A.D. : On a les défauts de nos qualités. Il fait les performances qu'il fait parce qu'il est émotif et qu'il va aller au bout de lui-même. Il a des victoires qui font rêver tout le monde parce qu'il gagne avec classe et panache. Et quand il perd, c'est avec classe et panache aussi. C'est vivant, on ressent sa peine. C'est pour ça qu'il est populaire en France, il est vrai et pas dans le calcul. Tout le monde y croit parce qu'il a l'air humain. Il n'est pas toujours bon et les Français aiment ça. S'il avait gagné toute sa carrière, les Français le détesteraient aujourd'hui, peu importe la popularité qu'il a. Les Français adorent les deuxièmes mais il faut gagner de temps en temps pour qu'ils t'aiment.
Pensez-vous, comme d'autres, que Pinot se reconnaît moins dans le cyclisme moderne ?
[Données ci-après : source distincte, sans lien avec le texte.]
[config.mk]
export PLATFORM = sky130hd
export DESIGN_NAME = bwt_occurrence_checkpoint_interleave
export DESIGN_NICKNAME = d
export VERILOG_FILES = /design/src/sv/bwtoc_pkg.sv /design/src/sv/bwtoc_front.sv /design/src/sv/bwtoc_queue.sv /design/src/sv/bwtoc_back.sv /design/src/sv/bwt_occurrence_checkpoint_interleave.sv
export SDC_FILE = /design/constraint.sdc
export NUM_CORES = 1
export LEC_CHECK = 0
export BUFFER_PORTS_ARGS = -buffer_cell sky130_fd_sc_hd__buf_2
export CAP_MARGIN = 20
export CORE_ASPECT_RATIO = 1.5
export CORE_MARGIN = 2
export CORE_UTILIZATION = 50
export DETAILED_ROUTE_END_ITERATION = 7
export PLACE_DENSITY = 0.69
export SYNTH_ARGS = -nofsm -noshare
export SYNTH_HDL_FRONTEND = slang
export SYNTH_SLANG_ARGS = --single-unit
[constraint.sdc]
create_clock -name i_clk -period 15.4 [get_ports i_clk]
set_clock_uncertainty 0.15 [all_clocks]
set_input_delay 1.54 -clock i_clk [delete_from_list [all_inputs] [get_ports i_clk]]
set_output_delay 1.54 -clock i_clk [all_outputs]
set_load 0.01 [all_outputs]
[src/sv/bwtoc_pkg.sv]
// Shared types and constants for the BWT occurrence checkpoint interleaver.
package bwtoc_pkg;

    // Number of 2-bit symbols in one packed BWT word.
    localparam int SYMS_PER_WORD = 16;
    // Width of the word position counter within an interval.
    localparam int POS_W         = 8;
    // Depth and pointer width of the queue between front and back.
    localparam int Q_DEPTH       = 4;
    localparam int Q_AW          = 2;

    // One classified word as it travels from front to back.
    typedef struct packed {
        logic [31:0]      kept;     // word with invalid slots cleared
        logic [3:0][4:0]  inc;      // occurrences of each symbol in this word
        logic             cp_first; // a checkpoint precedes this word
        logic             last;     // final checkpoint follows this word
    } t_entry;

    // Fill status of the queue.
    typedef struct packed {
        logic full;
        logic empty;
    } t_q_stat;

    // Where the back end stands within the current entry.
    typedef enum logic [1:0] {
        PH_PRE,
        PH_WORD,
        PH_POST
    } t_phase;

endpackage

[src/sv/bwtoc_front.sv]
// Front end: classifies each input word and counts its valid symbols.
module bwtoc_front
    import bwtoc_pkg::*;
#(
    parameter int CHECKPOINT_INTERVAL = 128
) (
    input  logic        i_clk,
    input  logic        i_rst_n,
    input  logic        i_accept,
    input  logic [31:0] i_bwt_word,
    input  logic [4:0]  i_valid_symbols,
    input  logic        i_last_word,
    output t_entry      o_entry
);

    localparam int WPI_RAW = CHECKPOINT_INTERVAL / SYMS_PER_WORD;
    localparam int WPI     = (WPI_RAW < 1) ? 1 : WPI_RAW;

    logic [POS_W-1:0] r_pos;
    logic [POS_W-1:0] n_pos;
    logic [POS_W:0]   pos_inc;
    logic [4:0]       nvalid;
    logic [1:0]       sym;
    logic [31:0]      kept;
    logic [3:0][4:0]  inc;

    // Saturate the valid count, clear invalid slots and count each symbol.
    always_comb begin
        nvalid = (i_valid_symbols > 5'(SYMS_PER_WORD)) ? 5'(SYMS_PER_WORD)
                                                        : i_valid_symbols;
        kept = '0;
        inc  = '0;
        for (int i = 0; i < SYMS_PER_WORD; i++) begin
            sym = i_bwt_word[30-2*i +: 2];
            if (5'(i) < nvalid) begin
                kept[30-2*i +: 2] = sym;
                inc[sym]          = inc[sym] + 5'd1;
            end
        end
    end

    // Position within the interval; the end of a stream starts a new one.
    always_comb begin
        pos_inc = {1'b0, r_pos} + {{POS_W{1'b0}}, 1'b1};
        if (i_last_word || (pos_inc >= (POS_W+1)'(WPI))) begin
            n_pos = '0;
        end else begin
            n_pos = pos_inc[POS_W-1:0];
        end
    end

    always_ff @(posedge i_clk) begin
        if (!i_rst_n) begin
            r_pos <= '0;
        end else if (i_accept) begin
            r_pos <= n_pos;
        end
    end

    assign o_entry.kept     = kept;
    assign o_entry.inc      = inc;
    assign o_entry.cp_first = (r_pos == '0);
    assign o_entry.last     = i_last_word;

endmodule

[src/sv/bwtoc_queue.sv]
// Short queue of classified words between the front and back ends.
module bwtoc_queue
    import bwtoc_pkg::*;
(
    input  logic    i_clk,
    input  logic    i_rst_n,
    input  logic    i_push,
    input  t_entry  i_entry,
    input  logic    i_pop,
    output t_entry  o_head,
    output t_q_stat o_stat
);

    t_entry          r_mem [Q_DEPTH];
    logic [Q_AW-1:0] r_wr;
    logic [Q_AW-1:0] r_rd;
    logic [Q_AW:0]   r_count;

    // Storage; entries are payload only.
    always_ff @(posedge i_clk) begin
        if (i_push) begin
            r_mem[r_wr] <= i_entry;
        end
    end

    // Pointers and fill count.
    always_ff @(posedge i_clk) begin
        if (!i_rst_n) begin
            r_wr    <= '0;
            r_rd    <= '0;
            r_count <= '0;
        end else begin
            if (i_push) begin
                r_wr <= r_wr + 1'b1;
            end
            if (i_pop) begin
                r_rd <= r_rd + 1'b1;
            end
            case ({i_push, i_pop})
                2'b10:   r_count <= r_count + 1'b1;
                2'b01:   r_count <= r_count - 1'b1;
                default: r_count <= r_count;
            endcase
        end
    end

    assign o_head       = r_mem[r_rd];
    assign o_stat.full  = (r_count == (Q_AW+1)'(Q_DEPTH));
    assign o_stat.empty = (r_count == '0);

endmodule

[src/sv/bwtoc_back.sv]
// Back end: running counts, checkpoint sequencing and the output register.
module bwtoc_back
    import bwtoc_pkg::*;
(
    input  logic        i_clk,
    input  logic        i_rst_n,
    input  t_entry      i_head,
    input  t_q_stat     i_q_stat,
    output logic        o_pop,
    output logic        o_tvalid,
    input  logic        i_tready,
    output logic [31:0] o_tdata,
    output logic        o_tuser,
    output logic        o_tlast
);

    t_phase      r_phase;
    t_phase      n_phase;
    t_phase      eff_phase;
    logic [2:0]  r_idx;
    logic [2:0]  n_idx;
    logic [63:0] r_counts [4];
    logic [63:0] n_counts [4];

    logic        r_valid;
    logic [31:0] r_data;
    logic        r_cp;
    logic        r_last;

    logic        load;
    logic        step;
    logic [63:0] cnt_sel;
    logic [31:0] g_data;
    logic        g_cp;
    logic        g_last;

    // The output register takes a new word when empty or being drained.
    assign load = !r_valid || i_tready;
    assign step = load && !i_q_stat.empty;

    // An entry without a leading checkpoint goes straight to its word.
    assign eff_phase = ((r_phase == PH_PRE) && !i_head.cp_first) ? PH_WORD : r_phase;

    // Next phase, index and counts.
    always_comb begin
        n_phase = r_phase;
        n_idx   = r_idx;
        o_pop   = 1'b0;
        for (int s = 0; s < 4; s++) begin
            n_counts[s] = r_counts[s];
        end
        if (step) begin
            case (eff_phase)
                PH_PRE: begin
                    n_idx = r_idx + 3'd1;
                    if (r_idx == 3'd7) begin
                        n_phase = PH_WORD;
                    end
                end
                PH_WORD: begin
                    for (int s = 0; s < 4; s++) begin
                        n_counts[s] = r_counts[s] + {59'd0, i_head.inc[s]};
                    end
                    n_idx = '0;
                    if (i_head.last) begin
                        n_phase = PH_POST;
                    end else begin
                        n_phase = PH_PRE;
                        o_pop   = 1'b1;
                    end
                end
                PH_POST: begin
                    n_idx = r_idx + 3'd1;
                    if (r_idx == 3'd7) begin
                        n_phase = PH_PRE;
                        o_pop   = 1'b1;
                        for (int s = 0; s < 4; s++) begin
                            n_counts[s] = '0;
                        end
                    end
                end
                default: begin
                    n_phase = PH_PRE;
                end
            endcase
        end
    end

    // Word produced for the current position.
    always_comb begin
        cnt_sel = r_counts[r_idx[2:1]];
        g_data  = r_idx[0] ? cnt_sel[63:32] : cnt_sel[31:0];
        g_cp    = 1'b1;
        g_last  = 1'b0;
        case (eff_phase)
            PH_PRE: begin
                g_cp = 1'b1;
            end
            PH_WORD: begin
                g_data = i_head.kept;
                g_cp   = 1'b0;
            end
            PH_POST: begin
                g_last = (r_idx == 3'd7);
            end
            default: begin
                g_cp = 1'b1;
            end
        endcase
    end

    // Sequencer state.
    always_ff @(posedge i_clk) begin
        if (!i_rst_n) begin
            r_phase <= PH_PRE;
            r_idx   <= '0;
            for (int s = 0; s < 4; s++) begin
                r_counts[s] <= '0;
            end
        end else begin
            r_phase <= n_phase;
            r_idx   <= n_idx;
            for (int s = 0; s < 4; s++) begin
                r_counts[s] <= n_counts[s];
            end
        end
    end

    // Output register.
    always_ff @(posedge i_clk) begin
        if (!i_rst_n) begin
            r_valid <= 1'b0;
        end else if (load) begin
            r_valid <= !i_q_stat.empty;
        end
    end

    always_ff @(posedge i_clk) begin
        if (step) begin
            r_data <= g_data;
            r_cp   <= g_cp;
            r_last <= g_last;
        end
    end

    assign o_tvalid = r_valid;
    assign o_tdata  = r_data;
    assign o_tuser  = r_cp;
    assign o_tlast  = r_last;

endmodule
A.D. : Aujourd'hui tout est calculé. On sait tellement ce qu'il faut faire, ça a tellement été documenté. Le feeling entre moins en ligne de compte. Lui c'est un gars qui aime s'entraîner en montant vite une bosse parce qu'elle est là. Ce n'est pas, objectivement, toujours la meilleure manière façon de faire mais c'est comme ça qu'il fonctionne. Si tu es capable d'adhérer à toutes les nouveautés technologiques, tu es capable d'être performant. Lui n'y a pas adhéré. D'ailleurs si ça avait été le cas, il aurait déjà arrêté. Le fait de ne pas se mettre dedans lui a permis de continuer. Il faisait à sa façon. S'il faut tout suivre, vous n'avez plus vraiment de place pour autre chose dans votre vie. Il est vraiment heureux d'arrêter.